Start of EXERCISE DATA
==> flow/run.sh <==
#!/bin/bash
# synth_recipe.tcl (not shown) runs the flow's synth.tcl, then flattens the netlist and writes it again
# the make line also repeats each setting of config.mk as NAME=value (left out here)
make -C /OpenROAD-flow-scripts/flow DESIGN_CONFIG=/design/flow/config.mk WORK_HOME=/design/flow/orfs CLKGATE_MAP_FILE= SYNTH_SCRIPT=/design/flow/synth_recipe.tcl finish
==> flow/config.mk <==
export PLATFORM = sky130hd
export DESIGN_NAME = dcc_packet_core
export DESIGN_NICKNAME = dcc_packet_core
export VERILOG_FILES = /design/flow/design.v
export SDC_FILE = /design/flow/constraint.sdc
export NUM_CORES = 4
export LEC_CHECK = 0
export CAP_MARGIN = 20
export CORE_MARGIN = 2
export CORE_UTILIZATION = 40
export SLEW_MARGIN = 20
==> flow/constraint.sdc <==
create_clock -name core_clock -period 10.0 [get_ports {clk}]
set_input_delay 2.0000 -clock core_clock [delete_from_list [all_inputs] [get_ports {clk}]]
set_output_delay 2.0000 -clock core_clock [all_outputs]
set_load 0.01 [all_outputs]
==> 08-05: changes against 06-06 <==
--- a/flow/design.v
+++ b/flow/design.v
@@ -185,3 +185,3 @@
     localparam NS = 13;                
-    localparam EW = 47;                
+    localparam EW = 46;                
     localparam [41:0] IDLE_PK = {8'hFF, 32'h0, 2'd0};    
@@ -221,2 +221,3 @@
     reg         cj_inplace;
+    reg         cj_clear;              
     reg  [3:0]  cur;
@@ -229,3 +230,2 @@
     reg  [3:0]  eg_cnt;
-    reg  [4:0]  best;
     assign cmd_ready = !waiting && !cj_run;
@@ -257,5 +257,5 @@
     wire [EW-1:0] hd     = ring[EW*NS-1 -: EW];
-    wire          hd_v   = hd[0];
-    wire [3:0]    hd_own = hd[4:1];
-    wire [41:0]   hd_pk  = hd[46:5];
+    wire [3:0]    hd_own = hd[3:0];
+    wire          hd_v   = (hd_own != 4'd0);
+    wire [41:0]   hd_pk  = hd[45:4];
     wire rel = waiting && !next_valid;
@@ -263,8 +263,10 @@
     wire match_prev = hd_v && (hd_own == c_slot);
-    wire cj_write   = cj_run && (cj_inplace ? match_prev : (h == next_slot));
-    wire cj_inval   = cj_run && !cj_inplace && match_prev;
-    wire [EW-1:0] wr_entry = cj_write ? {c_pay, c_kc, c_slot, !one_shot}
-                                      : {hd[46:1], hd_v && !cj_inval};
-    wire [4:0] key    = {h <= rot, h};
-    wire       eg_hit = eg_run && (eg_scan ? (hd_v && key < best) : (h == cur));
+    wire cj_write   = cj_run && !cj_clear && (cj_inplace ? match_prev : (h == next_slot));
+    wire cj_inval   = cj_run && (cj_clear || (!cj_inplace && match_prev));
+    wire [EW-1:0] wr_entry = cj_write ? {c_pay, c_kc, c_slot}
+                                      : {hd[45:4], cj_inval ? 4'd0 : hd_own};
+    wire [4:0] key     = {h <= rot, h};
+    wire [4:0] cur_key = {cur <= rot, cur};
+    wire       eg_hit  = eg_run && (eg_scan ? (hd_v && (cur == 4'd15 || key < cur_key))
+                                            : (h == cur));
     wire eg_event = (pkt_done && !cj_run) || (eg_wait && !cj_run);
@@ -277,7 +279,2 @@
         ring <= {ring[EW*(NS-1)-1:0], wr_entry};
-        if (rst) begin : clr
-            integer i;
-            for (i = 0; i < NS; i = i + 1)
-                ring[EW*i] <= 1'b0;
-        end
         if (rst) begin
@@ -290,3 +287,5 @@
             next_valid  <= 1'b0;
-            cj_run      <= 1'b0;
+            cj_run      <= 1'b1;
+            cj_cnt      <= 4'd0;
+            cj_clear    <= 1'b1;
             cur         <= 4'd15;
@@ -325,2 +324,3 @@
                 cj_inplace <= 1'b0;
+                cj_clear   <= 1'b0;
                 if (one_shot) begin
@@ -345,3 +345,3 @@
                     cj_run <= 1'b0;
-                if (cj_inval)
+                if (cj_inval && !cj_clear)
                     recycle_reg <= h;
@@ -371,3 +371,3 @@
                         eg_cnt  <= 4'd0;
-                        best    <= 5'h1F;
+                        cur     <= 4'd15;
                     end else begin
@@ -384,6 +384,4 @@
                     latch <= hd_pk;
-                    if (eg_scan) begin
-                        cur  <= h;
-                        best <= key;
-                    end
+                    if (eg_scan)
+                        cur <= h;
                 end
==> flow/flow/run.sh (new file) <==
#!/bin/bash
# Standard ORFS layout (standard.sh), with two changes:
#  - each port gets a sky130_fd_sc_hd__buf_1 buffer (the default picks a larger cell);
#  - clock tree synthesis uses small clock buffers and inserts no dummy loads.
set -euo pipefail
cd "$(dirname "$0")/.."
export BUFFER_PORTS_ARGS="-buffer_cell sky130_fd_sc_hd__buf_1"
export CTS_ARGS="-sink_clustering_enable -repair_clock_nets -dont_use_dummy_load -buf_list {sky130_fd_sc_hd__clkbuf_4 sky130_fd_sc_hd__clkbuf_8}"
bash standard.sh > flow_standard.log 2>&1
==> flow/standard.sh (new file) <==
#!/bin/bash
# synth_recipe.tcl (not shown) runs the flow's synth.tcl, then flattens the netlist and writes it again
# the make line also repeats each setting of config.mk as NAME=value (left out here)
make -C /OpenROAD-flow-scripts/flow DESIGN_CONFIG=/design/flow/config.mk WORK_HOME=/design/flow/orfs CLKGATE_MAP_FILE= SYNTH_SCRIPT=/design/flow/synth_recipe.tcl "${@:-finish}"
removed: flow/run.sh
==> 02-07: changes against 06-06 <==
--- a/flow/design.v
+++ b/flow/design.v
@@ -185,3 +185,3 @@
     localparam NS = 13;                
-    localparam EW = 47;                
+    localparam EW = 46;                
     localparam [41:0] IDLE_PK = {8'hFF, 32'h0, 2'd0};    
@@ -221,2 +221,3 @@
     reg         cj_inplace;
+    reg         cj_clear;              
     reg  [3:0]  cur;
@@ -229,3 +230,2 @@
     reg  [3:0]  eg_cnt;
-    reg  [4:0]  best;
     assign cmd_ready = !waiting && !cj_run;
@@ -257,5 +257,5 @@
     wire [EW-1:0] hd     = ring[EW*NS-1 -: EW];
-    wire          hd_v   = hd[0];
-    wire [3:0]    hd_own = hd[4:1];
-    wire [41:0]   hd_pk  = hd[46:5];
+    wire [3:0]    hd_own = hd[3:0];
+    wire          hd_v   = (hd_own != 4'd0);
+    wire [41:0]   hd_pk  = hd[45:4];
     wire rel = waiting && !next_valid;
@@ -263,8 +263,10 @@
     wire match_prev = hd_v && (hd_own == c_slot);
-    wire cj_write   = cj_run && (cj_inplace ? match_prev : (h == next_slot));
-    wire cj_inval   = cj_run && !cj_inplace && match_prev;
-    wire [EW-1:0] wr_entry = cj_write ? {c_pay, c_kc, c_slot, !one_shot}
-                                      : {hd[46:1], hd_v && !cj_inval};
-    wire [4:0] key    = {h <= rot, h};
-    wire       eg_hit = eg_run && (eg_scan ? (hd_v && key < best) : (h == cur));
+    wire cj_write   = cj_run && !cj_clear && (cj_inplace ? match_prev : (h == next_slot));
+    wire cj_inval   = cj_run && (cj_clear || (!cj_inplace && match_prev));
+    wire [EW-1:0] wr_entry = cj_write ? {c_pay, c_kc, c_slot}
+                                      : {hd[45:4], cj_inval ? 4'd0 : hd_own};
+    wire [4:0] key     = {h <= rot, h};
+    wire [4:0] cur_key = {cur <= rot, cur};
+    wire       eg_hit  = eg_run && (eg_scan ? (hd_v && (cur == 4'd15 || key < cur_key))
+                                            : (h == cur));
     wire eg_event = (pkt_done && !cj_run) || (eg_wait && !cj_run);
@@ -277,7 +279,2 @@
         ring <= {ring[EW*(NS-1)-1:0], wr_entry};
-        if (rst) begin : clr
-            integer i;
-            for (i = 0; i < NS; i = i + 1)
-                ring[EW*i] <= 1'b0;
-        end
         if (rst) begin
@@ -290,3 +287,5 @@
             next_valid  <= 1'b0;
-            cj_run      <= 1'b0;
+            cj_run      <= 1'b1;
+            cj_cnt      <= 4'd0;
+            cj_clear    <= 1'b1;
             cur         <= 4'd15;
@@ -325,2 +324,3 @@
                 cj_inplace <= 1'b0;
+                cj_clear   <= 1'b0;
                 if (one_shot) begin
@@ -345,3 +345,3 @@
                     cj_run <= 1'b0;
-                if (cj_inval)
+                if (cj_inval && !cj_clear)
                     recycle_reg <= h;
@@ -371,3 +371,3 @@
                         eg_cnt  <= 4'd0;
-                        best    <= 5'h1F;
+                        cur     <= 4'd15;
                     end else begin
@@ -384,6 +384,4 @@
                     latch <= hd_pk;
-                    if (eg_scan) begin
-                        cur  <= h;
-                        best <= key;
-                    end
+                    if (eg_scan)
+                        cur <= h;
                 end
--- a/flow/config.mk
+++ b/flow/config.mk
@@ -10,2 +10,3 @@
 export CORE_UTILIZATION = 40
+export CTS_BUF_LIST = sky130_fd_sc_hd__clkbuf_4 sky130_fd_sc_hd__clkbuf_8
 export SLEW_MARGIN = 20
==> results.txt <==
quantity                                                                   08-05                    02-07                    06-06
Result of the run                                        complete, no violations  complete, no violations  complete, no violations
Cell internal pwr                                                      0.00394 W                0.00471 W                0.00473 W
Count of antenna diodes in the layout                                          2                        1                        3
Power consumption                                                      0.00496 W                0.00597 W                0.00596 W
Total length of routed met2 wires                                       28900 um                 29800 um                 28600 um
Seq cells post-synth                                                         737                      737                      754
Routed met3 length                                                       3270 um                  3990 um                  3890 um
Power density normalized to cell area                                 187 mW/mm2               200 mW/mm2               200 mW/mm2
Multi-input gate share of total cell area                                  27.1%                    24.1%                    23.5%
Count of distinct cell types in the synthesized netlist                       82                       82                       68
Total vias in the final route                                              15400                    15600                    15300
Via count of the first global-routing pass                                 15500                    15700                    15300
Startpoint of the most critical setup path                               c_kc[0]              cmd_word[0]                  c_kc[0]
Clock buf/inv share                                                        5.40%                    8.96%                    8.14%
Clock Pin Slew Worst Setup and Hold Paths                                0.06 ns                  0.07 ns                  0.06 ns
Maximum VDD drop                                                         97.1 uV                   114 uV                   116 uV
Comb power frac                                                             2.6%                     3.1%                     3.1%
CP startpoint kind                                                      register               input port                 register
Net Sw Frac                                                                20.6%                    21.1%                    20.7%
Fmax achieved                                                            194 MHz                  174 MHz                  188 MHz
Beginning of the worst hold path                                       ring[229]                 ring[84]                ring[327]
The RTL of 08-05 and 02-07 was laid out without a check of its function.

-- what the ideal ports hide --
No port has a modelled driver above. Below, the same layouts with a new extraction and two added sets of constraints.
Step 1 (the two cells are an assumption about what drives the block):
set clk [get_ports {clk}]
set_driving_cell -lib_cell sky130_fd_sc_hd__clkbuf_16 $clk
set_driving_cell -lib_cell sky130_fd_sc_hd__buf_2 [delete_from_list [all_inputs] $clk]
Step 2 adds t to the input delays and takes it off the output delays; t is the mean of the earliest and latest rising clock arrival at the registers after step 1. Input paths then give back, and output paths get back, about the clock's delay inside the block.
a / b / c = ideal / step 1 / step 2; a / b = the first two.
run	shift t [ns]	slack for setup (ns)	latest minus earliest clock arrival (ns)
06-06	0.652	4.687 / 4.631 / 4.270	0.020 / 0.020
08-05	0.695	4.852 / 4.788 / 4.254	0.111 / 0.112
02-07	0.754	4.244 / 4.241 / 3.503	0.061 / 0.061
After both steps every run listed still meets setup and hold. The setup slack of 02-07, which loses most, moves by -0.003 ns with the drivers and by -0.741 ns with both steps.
End of EXERCISE DATA
- [PROBLEM TO SOLVE]
From the records above, print exactly the lines that run from the line with "set_driving_cell -lib_cell sky130_fd_sc_hd__clkbuf_16" to the line with "set_driving_cell -lib_cell sky130_fd_sc_hd__buf_2", inclusive.

- [SOLUTION]
set_driving_cell -lib_cell sky130_fd_sc_hd__clkbuf_16 $clk
set_driving_cell -lib_cell sky130_fd_sc_hd__buf_2 [delete_from_list [all_inputs] $clk]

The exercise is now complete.